If a line below contains the string "global", return that line.

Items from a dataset
┄┄┄┄┄┄┄┄┄┄
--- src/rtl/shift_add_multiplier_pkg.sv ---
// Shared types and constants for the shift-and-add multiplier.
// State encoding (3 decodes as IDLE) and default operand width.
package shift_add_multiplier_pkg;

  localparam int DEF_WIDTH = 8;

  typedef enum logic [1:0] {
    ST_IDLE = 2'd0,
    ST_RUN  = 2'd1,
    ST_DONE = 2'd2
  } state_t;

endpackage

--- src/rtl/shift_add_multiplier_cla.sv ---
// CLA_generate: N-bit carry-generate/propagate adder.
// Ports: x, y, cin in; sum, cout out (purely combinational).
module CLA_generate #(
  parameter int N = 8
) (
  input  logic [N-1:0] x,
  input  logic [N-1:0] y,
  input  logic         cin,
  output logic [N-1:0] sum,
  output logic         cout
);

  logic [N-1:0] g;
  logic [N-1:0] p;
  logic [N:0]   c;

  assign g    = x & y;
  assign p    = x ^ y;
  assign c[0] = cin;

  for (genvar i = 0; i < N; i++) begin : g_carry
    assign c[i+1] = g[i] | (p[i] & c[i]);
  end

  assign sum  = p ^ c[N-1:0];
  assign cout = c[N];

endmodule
┄┄┄┄┄┄┄┄┄┄
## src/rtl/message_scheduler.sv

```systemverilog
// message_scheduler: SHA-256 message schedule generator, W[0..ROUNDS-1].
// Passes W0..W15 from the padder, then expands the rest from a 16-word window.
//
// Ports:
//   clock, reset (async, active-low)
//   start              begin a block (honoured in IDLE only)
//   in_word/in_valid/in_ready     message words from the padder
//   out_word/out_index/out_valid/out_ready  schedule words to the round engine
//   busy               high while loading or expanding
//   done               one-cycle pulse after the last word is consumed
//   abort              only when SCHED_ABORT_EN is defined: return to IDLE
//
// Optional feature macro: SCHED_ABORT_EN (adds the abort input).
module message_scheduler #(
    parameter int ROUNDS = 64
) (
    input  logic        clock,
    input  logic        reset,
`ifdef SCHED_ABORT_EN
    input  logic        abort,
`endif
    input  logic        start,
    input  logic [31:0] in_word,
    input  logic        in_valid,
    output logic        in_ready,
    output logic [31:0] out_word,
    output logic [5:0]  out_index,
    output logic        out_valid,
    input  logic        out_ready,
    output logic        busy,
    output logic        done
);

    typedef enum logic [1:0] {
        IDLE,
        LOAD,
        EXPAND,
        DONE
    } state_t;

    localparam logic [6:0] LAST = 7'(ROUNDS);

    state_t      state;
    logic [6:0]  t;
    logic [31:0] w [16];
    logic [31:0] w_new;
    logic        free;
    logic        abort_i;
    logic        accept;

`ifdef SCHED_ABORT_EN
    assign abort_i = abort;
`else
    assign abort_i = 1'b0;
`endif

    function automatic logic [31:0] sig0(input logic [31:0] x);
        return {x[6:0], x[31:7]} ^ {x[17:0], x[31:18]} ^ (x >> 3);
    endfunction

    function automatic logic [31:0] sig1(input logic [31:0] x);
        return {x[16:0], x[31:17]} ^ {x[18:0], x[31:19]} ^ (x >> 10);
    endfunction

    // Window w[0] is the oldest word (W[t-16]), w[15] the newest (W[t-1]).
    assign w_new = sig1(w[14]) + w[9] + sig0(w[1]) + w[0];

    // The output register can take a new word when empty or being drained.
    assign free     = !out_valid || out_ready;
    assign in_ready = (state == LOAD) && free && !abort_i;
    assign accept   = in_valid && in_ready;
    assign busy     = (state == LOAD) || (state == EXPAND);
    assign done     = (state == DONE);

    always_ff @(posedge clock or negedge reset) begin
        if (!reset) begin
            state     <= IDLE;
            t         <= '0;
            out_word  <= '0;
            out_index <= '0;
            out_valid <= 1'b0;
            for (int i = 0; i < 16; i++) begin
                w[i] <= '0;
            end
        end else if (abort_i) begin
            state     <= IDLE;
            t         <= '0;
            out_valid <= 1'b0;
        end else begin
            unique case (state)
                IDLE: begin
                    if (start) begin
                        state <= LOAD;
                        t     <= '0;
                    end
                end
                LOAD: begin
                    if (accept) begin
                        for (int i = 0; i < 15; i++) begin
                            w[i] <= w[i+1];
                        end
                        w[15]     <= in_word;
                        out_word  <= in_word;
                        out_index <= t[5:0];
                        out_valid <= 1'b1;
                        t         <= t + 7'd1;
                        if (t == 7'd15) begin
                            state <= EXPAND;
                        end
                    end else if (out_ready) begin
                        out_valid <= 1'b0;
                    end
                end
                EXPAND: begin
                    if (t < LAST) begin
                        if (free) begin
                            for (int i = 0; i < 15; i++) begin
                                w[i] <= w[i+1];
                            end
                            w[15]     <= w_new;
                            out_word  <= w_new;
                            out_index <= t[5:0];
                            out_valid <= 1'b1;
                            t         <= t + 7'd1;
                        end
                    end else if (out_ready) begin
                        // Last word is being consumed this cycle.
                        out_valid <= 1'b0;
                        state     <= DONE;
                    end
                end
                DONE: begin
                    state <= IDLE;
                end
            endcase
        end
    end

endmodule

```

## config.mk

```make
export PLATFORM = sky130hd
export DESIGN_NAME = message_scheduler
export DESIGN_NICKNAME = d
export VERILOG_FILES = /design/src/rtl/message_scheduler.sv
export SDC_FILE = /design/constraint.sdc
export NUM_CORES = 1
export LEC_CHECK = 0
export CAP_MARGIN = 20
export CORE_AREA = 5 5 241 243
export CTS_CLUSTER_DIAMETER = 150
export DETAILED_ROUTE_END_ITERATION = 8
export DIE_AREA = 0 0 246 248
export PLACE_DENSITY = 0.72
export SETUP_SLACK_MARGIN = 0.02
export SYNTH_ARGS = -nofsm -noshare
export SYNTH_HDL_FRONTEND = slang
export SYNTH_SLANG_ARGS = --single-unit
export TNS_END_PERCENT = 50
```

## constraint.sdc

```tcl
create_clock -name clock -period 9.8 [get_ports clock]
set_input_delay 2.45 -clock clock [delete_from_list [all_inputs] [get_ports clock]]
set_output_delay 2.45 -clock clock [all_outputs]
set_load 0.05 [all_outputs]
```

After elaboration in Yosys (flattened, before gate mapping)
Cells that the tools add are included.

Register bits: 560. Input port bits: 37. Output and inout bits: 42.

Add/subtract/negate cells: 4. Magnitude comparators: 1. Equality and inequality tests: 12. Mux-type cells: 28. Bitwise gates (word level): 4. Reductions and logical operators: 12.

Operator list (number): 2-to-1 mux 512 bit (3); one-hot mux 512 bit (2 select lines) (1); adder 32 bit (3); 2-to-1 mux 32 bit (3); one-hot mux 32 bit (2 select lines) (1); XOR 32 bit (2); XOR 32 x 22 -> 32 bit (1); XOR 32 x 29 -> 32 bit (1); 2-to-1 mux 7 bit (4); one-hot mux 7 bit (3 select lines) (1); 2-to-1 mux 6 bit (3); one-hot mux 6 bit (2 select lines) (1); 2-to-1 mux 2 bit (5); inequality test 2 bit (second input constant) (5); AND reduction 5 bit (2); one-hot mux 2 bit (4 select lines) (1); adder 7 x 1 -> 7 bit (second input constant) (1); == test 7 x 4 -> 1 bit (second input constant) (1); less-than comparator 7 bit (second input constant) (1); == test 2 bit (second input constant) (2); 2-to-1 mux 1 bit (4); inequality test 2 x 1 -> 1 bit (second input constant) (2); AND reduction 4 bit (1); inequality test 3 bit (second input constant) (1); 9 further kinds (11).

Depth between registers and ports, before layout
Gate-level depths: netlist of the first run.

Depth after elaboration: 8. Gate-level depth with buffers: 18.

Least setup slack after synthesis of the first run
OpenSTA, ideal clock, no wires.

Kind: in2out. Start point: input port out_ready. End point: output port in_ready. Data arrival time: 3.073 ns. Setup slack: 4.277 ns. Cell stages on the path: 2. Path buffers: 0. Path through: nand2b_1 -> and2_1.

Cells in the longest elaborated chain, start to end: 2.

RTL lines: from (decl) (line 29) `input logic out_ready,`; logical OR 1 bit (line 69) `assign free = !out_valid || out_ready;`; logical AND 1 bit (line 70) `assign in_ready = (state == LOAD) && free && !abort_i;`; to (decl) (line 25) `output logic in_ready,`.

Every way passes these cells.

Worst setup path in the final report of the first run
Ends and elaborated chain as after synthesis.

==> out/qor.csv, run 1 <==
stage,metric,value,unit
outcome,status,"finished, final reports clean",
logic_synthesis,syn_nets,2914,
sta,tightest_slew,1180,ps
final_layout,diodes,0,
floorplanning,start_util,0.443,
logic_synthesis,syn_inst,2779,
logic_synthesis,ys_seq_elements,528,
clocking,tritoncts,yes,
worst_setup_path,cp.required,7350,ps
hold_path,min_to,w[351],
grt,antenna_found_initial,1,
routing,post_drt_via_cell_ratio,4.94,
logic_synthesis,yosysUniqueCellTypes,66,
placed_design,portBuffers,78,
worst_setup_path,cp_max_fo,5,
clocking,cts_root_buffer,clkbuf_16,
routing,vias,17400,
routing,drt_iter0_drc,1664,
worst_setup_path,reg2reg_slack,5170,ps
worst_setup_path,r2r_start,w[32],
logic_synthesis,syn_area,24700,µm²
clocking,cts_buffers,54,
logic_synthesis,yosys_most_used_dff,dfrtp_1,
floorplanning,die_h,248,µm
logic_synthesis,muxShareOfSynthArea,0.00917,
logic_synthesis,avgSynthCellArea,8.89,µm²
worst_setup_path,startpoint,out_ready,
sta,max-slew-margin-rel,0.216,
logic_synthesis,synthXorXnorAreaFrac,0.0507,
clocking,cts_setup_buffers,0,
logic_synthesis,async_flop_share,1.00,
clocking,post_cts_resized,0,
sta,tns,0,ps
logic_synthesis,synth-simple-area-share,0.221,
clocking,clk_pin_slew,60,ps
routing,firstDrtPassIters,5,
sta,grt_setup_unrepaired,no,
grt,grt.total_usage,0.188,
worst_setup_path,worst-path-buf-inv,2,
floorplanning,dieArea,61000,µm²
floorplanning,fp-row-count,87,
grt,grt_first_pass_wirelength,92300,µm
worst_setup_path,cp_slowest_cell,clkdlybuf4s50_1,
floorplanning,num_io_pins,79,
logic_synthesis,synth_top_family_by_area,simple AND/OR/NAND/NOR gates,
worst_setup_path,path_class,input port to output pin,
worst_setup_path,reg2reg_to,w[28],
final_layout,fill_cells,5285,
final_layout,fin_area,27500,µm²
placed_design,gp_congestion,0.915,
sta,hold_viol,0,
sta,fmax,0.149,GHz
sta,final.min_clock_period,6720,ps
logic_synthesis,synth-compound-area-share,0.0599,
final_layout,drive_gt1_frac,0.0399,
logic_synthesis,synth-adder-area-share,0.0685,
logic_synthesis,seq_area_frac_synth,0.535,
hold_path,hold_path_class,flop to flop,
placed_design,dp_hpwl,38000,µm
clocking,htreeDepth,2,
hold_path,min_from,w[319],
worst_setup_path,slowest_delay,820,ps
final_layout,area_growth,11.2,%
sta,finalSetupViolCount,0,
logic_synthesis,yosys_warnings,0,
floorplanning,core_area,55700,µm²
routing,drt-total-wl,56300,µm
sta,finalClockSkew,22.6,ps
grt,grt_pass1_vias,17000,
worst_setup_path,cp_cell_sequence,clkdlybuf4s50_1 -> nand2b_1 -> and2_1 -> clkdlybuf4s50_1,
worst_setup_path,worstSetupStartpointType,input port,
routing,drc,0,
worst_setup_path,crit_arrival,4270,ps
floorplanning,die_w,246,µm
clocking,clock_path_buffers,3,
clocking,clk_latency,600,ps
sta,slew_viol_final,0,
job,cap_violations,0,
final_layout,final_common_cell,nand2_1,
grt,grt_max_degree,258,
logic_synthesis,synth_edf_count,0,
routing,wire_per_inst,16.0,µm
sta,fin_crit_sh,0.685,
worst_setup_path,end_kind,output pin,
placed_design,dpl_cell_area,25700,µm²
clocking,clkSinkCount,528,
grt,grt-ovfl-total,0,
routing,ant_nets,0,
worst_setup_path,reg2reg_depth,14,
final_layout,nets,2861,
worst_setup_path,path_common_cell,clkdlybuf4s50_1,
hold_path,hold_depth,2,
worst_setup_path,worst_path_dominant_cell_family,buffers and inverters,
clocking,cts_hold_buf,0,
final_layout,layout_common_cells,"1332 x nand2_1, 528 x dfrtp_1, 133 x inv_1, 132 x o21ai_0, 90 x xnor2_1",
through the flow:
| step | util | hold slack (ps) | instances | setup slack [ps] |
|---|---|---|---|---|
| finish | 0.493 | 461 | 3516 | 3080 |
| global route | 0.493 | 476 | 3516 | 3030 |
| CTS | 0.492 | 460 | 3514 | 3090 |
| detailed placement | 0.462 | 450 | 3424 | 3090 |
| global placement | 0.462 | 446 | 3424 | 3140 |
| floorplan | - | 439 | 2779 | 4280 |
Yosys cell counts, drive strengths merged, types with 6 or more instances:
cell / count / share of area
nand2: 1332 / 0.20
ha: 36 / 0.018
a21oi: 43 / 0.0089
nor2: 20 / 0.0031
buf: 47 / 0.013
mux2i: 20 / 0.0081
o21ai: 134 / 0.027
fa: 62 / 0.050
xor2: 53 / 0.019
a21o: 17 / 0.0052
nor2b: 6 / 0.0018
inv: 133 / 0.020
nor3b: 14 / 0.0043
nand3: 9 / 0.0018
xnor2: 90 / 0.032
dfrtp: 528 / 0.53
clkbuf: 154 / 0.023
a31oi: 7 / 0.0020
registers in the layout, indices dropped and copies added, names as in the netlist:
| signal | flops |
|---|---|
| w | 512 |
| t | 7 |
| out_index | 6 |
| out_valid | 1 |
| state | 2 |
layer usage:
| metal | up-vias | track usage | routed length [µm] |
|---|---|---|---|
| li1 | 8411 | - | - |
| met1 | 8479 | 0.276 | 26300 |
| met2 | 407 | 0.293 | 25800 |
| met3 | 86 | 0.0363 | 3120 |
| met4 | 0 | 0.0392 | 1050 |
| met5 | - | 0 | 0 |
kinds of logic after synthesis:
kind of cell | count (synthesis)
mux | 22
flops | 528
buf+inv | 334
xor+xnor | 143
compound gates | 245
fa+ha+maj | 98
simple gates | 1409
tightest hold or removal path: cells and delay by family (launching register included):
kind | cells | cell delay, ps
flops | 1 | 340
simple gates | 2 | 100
┄┄┄┄┄┄┄┄┄┄
**Task result**
| global route | 0.493 | 476 | 3516 | 3030 |
| global placement | 0.462 | 446 | 3424 | 3140 |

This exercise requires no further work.